> WORK REQUEST: Below are some records. Return exactly the lines from the one with "slew-limit-headroom = 0.284" to the one with "maxCapViolations = 0", and nothing else.

> MATERIAL FOR THIS EXERCISE:
━━━━━━━━━━━━━━━━
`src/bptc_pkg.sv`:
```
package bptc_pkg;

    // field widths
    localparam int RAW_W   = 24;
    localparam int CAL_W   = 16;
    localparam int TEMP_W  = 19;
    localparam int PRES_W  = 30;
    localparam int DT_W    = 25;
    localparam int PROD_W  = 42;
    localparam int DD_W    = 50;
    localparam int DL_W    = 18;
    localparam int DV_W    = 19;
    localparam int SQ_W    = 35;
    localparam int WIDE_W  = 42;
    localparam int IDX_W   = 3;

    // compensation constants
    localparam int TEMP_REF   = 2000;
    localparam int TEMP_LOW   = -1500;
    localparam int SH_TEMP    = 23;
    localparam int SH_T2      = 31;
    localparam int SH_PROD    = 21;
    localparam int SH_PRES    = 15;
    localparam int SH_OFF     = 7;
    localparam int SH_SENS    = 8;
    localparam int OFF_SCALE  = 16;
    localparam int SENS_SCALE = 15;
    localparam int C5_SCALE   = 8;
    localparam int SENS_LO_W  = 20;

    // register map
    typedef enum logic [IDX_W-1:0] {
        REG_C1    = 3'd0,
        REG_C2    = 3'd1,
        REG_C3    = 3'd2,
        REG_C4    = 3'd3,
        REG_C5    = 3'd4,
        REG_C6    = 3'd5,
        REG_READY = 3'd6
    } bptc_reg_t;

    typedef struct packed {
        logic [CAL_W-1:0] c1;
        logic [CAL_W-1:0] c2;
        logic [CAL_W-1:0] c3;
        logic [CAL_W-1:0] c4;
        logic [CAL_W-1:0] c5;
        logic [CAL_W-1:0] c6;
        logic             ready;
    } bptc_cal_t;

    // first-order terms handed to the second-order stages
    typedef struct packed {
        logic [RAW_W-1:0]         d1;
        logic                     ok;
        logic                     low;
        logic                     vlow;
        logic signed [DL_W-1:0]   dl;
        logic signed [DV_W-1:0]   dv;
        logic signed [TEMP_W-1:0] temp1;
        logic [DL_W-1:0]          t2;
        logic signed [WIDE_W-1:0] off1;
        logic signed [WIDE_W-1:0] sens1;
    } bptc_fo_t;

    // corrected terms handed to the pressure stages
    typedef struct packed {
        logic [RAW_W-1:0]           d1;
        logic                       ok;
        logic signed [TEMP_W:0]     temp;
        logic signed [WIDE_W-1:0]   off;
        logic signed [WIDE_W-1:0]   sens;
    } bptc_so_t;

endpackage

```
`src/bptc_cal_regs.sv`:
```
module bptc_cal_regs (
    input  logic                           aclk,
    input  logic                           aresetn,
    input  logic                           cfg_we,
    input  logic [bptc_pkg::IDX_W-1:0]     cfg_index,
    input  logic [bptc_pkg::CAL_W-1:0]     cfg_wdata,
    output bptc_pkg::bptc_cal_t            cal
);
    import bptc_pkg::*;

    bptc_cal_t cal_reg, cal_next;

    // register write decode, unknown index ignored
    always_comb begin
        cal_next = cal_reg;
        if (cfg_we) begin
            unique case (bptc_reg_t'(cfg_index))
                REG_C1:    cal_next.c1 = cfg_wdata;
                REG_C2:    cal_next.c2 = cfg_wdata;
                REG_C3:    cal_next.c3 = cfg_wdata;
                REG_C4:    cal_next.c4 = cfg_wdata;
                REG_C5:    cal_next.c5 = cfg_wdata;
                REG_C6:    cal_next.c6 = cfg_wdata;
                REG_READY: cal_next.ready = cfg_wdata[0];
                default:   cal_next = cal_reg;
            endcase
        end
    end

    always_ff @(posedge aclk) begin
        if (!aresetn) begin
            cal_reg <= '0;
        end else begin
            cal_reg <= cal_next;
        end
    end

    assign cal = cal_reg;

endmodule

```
━━━━━━━━━━━━━━━━
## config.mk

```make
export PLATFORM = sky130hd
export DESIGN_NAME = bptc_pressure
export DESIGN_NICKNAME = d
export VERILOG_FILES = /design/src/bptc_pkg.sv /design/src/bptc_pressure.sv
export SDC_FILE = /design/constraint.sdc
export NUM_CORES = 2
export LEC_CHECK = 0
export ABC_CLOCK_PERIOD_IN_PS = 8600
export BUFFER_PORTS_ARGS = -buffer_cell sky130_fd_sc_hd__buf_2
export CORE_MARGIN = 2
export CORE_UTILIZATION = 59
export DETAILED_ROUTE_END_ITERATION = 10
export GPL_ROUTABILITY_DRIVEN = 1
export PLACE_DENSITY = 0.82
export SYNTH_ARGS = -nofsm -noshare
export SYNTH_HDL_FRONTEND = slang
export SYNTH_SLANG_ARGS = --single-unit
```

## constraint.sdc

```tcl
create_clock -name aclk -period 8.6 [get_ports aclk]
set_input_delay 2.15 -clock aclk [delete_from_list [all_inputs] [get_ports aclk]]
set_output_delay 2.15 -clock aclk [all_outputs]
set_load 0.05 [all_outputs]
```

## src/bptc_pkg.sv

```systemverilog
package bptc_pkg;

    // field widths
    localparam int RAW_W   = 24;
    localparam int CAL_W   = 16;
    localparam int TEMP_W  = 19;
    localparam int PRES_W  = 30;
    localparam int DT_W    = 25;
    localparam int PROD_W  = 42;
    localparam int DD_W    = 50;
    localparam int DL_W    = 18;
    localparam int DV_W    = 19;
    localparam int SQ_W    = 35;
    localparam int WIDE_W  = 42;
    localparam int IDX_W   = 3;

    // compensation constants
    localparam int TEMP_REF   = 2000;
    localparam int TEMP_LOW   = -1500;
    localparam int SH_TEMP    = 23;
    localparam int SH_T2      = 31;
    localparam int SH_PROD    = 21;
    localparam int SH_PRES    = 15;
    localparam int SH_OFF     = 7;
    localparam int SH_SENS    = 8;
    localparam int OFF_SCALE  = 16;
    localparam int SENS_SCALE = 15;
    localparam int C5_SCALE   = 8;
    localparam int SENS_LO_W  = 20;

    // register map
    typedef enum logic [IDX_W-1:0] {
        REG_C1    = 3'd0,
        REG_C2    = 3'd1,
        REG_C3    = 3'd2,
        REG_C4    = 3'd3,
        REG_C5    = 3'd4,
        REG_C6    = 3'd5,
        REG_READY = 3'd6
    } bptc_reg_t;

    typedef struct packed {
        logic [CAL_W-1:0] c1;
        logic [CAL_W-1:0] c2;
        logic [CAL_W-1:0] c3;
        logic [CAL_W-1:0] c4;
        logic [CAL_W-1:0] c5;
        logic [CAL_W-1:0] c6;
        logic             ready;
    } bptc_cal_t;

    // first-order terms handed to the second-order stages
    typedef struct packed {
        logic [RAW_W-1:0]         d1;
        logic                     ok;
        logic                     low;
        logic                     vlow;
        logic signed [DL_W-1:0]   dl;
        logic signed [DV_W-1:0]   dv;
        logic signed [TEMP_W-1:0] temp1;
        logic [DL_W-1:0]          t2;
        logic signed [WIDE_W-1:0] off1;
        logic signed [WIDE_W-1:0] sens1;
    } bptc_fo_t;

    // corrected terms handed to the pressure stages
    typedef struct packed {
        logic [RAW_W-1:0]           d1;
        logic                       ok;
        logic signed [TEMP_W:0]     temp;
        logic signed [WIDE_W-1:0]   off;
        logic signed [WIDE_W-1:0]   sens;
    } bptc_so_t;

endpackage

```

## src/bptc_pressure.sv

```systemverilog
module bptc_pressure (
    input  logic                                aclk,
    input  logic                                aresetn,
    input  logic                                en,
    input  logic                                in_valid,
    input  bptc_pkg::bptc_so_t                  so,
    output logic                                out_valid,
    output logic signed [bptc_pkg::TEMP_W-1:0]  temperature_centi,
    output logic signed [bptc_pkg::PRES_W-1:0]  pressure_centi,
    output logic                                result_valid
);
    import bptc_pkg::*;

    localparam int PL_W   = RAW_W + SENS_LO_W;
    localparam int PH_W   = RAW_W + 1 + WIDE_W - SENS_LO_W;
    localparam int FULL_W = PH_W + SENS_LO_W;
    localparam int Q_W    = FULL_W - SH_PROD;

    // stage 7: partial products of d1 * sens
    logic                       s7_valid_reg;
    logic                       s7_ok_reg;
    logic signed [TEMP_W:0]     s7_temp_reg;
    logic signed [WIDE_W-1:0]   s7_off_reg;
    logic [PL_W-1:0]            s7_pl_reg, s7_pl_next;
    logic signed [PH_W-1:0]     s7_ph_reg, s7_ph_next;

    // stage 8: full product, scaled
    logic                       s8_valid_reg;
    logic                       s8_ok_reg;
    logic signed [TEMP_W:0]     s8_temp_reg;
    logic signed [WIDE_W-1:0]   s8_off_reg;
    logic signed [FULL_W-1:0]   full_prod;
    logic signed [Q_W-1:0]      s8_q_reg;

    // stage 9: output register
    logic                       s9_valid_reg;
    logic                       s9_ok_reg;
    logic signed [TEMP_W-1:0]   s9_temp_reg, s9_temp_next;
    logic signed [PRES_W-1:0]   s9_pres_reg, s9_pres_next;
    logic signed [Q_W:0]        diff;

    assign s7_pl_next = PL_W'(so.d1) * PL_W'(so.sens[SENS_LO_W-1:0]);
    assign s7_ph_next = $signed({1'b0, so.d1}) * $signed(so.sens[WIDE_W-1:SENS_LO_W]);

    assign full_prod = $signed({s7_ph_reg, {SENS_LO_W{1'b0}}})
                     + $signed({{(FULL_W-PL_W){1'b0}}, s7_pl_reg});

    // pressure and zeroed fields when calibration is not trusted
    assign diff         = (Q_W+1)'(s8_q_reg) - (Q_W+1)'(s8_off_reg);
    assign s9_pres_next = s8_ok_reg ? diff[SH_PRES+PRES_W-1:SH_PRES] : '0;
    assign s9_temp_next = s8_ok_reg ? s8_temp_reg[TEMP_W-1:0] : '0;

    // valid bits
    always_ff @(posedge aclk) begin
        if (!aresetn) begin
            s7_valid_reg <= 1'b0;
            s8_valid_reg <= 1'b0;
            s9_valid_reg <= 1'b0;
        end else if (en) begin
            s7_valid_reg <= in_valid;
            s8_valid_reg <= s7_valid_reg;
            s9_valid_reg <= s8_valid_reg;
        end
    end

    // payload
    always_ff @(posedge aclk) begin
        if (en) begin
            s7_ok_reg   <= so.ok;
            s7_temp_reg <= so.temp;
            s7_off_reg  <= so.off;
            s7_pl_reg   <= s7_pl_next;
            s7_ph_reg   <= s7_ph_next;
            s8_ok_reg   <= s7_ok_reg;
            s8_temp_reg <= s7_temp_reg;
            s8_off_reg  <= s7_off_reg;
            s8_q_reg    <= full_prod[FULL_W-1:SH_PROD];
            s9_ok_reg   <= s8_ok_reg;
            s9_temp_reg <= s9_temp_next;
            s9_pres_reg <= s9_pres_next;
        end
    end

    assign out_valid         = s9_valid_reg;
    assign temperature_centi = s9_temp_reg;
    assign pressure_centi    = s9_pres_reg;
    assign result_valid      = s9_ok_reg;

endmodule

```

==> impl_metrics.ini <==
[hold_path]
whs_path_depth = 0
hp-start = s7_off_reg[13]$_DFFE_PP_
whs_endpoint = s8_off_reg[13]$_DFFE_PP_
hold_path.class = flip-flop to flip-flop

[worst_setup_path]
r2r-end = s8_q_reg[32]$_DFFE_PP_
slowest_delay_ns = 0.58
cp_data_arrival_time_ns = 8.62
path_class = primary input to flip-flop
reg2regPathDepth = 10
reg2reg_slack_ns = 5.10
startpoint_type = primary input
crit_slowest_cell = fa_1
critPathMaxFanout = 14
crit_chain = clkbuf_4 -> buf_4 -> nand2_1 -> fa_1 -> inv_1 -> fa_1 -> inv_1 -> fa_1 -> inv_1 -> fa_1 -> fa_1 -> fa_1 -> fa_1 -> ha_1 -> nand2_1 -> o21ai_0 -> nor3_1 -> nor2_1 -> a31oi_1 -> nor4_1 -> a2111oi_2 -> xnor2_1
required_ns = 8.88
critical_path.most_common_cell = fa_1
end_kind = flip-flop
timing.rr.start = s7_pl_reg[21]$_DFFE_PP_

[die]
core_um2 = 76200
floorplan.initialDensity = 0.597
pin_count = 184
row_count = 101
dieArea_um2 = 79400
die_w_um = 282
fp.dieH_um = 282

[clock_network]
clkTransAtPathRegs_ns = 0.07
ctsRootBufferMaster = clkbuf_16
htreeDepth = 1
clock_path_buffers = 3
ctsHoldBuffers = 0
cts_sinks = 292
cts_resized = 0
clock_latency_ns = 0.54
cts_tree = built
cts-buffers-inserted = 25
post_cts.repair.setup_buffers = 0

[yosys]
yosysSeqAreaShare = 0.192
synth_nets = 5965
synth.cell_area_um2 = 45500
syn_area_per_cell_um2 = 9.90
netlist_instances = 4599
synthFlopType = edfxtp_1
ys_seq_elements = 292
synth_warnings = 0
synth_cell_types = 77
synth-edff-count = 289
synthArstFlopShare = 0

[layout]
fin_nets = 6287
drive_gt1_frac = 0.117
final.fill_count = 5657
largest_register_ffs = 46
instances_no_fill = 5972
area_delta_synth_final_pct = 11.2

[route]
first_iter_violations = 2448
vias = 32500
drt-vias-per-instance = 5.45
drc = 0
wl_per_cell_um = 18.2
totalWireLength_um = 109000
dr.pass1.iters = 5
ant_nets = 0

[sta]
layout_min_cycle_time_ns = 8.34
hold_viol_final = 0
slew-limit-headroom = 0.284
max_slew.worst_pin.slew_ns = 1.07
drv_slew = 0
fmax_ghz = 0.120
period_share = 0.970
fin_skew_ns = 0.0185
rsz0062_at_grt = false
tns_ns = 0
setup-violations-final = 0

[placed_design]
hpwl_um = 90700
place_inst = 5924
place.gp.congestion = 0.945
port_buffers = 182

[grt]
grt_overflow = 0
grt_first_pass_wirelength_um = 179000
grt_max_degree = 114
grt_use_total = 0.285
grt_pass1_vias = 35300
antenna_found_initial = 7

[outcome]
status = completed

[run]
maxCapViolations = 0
━━━━━━━━━━━━━━━━
> PROBLEM SOLUTION:
slew-limit-headroom = 0.284
max_slew.worst_pin.slew_ns = 1.07
drv_slew = 0
fmax_ghz = 0.120
period_share = 0.970
fin_skew_ns = 0.0185
rsz0062_at_grt = false
tns_ns = 0
setup-violations-final = 0

[placed_design]
hpwl_um = 90700
place_inst = 5924
place.gp.congestion = 0.945
port_buffers = 182

[grt]
grt_overflow = 0
grt_first_pass_wirelength_um = 179000
grt_max_degree = 114
grt_use_total = 0.285
grt_pass1_vias = 35300
antenna_found_initial = 7

[outcome]
status = completed

[run]
maxCapViolations = 0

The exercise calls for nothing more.